The task: Please copy out the entries below exactly, beginning with the line that contains "-export GPL_TIMING_DRIVEN = 0" and ending with the line that contains "is now dp_data[4]$_DFFE_PP0P_", and include nothing outside that span.

Dataset excerpts:
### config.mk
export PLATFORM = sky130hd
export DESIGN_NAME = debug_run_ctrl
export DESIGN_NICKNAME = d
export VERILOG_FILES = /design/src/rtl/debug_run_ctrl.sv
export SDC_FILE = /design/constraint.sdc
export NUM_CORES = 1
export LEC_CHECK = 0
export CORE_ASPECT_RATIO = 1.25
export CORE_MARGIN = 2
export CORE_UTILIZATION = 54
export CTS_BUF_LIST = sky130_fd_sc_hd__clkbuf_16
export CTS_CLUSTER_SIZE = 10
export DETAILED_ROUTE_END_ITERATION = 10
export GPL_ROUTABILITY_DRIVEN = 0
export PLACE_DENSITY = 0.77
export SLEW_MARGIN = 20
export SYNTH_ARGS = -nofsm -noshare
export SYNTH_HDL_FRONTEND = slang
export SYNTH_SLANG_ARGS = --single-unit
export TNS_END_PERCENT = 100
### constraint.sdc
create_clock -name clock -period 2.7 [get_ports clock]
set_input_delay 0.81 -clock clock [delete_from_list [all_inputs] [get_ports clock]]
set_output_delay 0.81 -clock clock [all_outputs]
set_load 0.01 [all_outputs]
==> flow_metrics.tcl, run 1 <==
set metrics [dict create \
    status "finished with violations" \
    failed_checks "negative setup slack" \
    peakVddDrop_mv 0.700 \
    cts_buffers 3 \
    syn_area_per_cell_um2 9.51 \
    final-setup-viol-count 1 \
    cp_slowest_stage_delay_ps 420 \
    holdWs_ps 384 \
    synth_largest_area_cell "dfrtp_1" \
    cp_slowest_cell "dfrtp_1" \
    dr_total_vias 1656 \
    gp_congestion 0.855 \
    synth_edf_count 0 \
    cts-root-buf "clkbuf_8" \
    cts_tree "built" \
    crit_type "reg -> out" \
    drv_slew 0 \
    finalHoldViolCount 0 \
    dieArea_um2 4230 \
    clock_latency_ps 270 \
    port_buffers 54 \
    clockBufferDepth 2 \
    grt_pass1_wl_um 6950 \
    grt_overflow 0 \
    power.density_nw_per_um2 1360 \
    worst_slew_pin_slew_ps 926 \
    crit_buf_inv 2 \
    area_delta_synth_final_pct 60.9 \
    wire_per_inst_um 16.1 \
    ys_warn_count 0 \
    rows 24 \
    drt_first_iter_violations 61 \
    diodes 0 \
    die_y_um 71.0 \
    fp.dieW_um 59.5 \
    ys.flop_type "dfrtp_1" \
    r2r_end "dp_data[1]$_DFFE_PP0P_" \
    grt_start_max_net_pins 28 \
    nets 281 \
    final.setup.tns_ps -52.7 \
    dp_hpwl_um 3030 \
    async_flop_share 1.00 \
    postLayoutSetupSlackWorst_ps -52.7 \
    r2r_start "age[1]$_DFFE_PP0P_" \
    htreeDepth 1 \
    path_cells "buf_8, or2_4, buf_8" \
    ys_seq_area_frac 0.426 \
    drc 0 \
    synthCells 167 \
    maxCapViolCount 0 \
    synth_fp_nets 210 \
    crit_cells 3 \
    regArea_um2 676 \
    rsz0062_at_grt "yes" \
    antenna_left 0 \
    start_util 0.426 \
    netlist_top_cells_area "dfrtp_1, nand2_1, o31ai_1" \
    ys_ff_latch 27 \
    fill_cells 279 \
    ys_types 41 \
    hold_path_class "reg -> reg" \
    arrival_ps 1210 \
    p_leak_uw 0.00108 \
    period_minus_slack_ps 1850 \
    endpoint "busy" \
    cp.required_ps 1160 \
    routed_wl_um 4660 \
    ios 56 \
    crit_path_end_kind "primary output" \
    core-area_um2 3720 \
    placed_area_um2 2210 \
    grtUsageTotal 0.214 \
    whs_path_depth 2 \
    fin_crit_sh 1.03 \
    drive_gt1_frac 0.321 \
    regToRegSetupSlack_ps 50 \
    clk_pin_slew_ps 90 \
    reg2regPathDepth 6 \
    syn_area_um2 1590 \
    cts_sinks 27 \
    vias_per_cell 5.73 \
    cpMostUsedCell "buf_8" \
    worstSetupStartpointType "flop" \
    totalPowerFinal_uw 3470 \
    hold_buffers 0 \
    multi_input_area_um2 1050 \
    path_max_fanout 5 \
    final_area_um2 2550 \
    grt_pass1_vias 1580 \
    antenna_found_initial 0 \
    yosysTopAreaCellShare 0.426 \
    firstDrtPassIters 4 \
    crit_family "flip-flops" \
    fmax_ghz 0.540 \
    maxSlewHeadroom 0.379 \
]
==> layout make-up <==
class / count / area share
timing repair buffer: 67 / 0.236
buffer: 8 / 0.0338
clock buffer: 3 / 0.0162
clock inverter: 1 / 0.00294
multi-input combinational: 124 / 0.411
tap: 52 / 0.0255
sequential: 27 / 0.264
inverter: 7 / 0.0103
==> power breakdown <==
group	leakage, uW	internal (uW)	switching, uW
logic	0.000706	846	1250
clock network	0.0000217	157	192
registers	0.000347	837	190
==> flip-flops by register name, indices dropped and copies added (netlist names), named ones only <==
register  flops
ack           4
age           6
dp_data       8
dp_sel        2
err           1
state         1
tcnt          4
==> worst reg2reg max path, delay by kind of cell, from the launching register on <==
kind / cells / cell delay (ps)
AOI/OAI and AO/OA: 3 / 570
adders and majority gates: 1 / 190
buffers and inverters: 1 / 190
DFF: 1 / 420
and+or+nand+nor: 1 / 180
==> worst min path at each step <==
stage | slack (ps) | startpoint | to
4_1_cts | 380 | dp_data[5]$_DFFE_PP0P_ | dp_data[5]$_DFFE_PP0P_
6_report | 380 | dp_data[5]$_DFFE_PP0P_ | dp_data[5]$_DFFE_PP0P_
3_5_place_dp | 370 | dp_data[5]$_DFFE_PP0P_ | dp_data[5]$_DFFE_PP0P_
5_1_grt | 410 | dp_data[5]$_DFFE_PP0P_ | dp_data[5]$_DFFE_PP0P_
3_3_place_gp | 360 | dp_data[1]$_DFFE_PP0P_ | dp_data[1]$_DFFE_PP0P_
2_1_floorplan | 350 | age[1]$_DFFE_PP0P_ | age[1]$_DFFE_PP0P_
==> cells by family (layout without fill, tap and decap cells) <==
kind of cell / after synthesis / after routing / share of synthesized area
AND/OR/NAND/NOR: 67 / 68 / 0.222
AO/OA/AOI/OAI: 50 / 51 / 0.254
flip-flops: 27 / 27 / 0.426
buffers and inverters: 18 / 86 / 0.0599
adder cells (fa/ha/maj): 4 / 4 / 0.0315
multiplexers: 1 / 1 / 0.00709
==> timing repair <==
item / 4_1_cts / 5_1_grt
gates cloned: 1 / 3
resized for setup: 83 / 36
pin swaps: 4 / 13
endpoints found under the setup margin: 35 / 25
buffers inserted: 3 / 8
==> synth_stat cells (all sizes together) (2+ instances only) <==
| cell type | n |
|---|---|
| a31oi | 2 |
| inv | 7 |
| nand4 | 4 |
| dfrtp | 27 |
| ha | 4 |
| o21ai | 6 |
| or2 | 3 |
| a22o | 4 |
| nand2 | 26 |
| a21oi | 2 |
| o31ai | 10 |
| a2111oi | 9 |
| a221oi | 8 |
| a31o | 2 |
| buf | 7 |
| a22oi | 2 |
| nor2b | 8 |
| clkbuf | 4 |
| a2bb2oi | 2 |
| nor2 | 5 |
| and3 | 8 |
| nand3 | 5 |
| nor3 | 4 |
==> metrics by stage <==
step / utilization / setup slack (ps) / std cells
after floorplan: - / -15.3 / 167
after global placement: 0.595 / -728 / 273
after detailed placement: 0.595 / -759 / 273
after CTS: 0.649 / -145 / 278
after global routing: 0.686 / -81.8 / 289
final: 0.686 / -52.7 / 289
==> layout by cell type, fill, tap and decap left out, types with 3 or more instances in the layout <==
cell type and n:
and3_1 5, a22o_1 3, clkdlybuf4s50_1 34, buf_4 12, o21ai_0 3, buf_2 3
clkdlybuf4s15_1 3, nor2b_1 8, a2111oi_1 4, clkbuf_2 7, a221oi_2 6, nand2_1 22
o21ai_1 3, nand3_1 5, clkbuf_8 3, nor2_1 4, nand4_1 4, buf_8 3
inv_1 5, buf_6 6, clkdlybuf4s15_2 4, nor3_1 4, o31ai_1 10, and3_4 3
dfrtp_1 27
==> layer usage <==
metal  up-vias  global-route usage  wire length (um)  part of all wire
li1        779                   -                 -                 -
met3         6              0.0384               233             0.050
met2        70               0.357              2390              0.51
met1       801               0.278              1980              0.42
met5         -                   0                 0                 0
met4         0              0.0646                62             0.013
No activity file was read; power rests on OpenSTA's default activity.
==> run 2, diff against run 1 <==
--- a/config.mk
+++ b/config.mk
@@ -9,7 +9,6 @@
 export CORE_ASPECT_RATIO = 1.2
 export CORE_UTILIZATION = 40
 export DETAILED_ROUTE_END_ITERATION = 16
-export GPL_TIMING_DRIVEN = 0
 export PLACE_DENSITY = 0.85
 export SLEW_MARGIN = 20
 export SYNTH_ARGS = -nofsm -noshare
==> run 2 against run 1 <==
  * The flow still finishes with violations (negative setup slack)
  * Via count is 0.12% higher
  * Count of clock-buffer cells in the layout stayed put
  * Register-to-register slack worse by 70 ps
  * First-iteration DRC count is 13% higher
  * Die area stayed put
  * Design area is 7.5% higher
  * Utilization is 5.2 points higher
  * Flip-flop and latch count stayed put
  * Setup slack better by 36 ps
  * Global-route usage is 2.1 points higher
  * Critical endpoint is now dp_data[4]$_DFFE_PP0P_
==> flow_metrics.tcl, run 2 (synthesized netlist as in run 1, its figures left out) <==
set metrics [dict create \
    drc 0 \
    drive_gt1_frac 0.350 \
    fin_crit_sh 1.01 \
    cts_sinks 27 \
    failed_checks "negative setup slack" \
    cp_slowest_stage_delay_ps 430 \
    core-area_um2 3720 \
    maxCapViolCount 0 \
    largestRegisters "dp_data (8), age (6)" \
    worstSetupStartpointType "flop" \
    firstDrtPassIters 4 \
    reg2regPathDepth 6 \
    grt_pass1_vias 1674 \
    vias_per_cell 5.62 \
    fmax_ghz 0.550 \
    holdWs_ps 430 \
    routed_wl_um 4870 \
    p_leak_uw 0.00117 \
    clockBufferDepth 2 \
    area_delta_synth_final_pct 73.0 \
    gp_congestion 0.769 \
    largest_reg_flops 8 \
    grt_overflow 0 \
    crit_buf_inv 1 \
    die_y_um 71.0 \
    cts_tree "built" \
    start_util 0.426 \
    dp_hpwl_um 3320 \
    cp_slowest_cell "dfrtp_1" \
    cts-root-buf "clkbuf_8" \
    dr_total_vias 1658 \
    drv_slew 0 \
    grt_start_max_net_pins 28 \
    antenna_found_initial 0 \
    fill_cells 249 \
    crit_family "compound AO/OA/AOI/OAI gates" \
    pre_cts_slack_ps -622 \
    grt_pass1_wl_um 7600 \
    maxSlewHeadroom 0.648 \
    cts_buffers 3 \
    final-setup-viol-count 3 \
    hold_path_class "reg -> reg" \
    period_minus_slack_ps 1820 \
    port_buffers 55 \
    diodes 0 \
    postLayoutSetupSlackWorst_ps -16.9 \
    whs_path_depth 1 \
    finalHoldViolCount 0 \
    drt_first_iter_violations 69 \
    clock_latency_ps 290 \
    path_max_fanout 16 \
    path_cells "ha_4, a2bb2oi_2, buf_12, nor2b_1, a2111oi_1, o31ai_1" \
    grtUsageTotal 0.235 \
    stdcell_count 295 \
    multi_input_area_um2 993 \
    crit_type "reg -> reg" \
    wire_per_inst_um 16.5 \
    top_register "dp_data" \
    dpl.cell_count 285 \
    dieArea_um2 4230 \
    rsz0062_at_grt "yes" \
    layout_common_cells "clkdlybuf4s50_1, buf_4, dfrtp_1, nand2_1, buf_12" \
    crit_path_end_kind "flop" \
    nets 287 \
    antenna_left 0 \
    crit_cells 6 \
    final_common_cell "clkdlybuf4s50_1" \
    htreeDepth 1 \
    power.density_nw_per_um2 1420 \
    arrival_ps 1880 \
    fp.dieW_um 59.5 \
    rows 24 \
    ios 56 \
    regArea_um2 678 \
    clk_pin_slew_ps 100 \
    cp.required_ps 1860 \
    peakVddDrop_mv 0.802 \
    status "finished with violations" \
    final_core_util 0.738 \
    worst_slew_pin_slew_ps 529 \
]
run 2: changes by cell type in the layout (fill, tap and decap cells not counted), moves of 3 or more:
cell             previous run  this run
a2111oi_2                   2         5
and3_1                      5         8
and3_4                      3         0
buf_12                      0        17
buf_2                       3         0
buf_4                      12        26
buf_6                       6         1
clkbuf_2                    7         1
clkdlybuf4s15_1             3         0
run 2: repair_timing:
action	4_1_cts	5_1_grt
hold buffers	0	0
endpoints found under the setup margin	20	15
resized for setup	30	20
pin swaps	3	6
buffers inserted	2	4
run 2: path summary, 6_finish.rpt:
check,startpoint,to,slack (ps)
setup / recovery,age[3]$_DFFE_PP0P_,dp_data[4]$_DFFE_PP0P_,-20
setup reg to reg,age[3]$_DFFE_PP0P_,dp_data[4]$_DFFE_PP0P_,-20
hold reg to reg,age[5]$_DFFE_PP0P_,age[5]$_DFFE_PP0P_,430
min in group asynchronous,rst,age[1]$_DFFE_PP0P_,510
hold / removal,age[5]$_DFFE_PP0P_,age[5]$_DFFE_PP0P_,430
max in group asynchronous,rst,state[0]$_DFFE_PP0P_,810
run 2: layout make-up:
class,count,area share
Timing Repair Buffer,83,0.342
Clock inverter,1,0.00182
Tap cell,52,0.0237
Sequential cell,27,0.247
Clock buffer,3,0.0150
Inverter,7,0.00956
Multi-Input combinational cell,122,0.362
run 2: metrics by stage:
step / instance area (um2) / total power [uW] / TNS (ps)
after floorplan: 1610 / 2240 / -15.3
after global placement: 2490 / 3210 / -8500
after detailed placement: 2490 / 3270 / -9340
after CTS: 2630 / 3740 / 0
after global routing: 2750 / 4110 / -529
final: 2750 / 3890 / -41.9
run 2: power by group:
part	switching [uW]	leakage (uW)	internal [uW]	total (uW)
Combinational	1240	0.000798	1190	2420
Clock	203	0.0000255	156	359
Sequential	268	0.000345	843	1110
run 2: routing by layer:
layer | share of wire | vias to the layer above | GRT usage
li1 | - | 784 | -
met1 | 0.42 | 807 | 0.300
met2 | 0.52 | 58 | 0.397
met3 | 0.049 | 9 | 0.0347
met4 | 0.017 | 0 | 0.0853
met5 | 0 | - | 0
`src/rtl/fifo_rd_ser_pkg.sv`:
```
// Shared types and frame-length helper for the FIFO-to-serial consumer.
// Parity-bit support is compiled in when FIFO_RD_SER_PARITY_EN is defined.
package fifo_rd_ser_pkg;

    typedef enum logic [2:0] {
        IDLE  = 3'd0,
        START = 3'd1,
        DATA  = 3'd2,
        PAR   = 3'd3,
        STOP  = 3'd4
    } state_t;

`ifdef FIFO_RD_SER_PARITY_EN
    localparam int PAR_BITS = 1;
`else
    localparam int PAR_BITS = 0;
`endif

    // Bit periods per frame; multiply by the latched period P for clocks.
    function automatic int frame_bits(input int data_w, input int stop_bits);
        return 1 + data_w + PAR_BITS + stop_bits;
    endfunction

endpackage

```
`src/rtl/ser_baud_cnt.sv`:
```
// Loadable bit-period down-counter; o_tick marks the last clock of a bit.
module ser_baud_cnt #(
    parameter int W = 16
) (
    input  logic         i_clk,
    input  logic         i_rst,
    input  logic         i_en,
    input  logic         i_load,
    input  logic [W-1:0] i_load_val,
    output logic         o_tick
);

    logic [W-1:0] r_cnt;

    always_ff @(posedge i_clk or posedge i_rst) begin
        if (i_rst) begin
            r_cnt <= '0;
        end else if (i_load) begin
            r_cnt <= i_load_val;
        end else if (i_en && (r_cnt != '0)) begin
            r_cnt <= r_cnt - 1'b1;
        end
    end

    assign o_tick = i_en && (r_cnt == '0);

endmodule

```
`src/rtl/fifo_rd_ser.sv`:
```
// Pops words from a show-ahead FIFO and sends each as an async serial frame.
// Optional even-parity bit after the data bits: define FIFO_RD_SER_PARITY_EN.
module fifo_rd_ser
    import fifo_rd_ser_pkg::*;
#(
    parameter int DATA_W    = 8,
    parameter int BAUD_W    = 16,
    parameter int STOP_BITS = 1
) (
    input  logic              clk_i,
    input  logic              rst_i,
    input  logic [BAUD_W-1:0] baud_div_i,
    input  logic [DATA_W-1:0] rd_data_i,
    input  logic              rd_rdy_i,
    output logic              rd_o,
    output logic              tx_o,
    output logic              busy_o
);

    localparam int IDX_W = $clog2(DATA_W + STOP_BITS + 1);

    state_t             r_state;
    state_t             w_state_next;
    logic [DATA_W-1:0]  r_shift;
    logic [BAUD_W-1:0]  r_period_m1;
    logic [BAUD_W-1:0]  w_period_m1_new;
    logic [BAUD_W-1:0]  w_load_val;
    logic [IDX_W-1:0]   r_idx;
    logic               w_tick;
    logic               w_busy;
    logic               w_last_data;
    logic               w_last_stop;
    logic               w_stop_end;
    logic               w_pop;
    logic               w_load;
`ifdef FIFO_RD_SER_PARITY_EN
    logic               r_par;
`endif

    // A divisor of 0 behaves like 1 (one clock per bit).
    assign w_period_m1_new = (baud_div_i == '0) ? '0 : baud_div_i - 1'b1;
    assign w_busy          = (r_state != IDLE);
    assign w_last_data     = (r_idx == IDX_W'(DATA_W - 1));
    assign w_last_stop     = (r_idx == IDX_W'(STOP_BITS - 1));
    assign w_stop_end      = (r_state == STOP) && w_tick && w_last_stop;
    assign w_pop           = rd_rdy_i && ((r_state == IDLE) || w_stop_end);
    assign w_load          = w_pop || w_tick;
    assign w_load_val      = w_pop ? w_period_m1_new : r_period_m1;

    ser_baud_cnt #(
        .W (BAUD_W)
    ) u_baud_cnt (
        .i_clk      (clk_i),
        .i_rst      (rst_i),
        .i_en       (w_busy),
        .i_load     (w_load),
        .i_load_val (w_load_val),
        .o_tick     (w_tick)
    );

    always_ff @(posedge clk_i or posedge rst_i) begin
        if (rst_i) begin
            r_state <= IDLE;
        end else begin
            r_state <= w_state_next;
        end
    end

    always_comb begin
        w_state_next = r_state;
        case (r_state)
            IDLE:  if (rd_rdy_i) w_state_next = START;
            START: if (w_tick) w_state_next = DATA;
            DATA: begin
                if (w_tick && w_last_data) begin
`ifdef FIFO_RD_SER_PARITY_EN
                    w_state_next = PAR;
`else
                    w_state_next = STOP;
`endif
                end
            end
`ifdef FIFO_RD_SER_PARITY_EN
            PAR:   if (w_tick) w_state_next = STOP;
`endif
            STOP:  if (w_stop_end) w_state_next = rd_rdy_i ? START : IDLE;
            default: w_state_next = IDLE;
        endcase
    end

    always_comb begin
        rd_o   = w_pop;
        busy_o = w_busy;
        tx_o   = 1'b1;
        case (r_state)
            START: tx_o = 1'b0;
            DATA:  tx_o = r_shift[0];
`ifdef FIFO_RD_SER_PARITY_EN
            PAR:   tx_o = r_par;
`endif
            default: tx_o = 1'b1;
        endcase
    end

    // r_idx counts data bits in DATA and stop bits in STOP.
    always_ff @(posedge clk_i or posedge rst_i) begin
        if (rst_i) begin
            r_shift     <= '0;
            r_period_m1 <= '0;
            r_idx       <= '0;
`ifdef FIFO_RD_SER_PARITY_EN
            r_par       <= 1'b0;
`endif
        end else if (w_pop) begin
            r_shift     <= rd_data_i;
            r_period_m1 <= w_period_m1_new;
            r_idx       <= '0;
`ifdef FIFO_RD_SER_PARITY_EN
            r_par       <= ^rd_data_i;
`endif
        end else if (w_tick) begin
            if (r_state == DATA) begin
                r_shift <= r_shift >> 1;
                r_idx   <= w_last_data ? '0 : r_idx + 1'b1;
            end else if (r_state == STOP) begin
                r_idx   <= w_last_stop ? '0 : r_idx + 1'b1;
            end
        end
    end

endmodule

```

Solution to this task:
-export GPL_TIMING_DRIVEN = 0
 export PLACE_DENSITY = 0.85
 export SLEW_MARGIN = 20
 export SYNTH_ARGS = -nofsm -noshare
==> run 2 against run 1 <==
  * The flow still finishes with violations (negative setup slack)
  * Via count is 0.12% higher
  * Count of clock-buffer cells in the layout stayed put
  * Register-to-register slack worse by 70 ps
  * First-iteration DRC count is 13% higher
  * Die area stayed put
  * Design area is 7.5% higher
  * Utilization is 5.2 points higher
  * Flip-flop and latch count stayed put
  * Setup slack better by 36 ps
  * Global-route usage is 2.1 points higher
  * Critical endpoint is now dp_data[4]$_DFFE_PP0P_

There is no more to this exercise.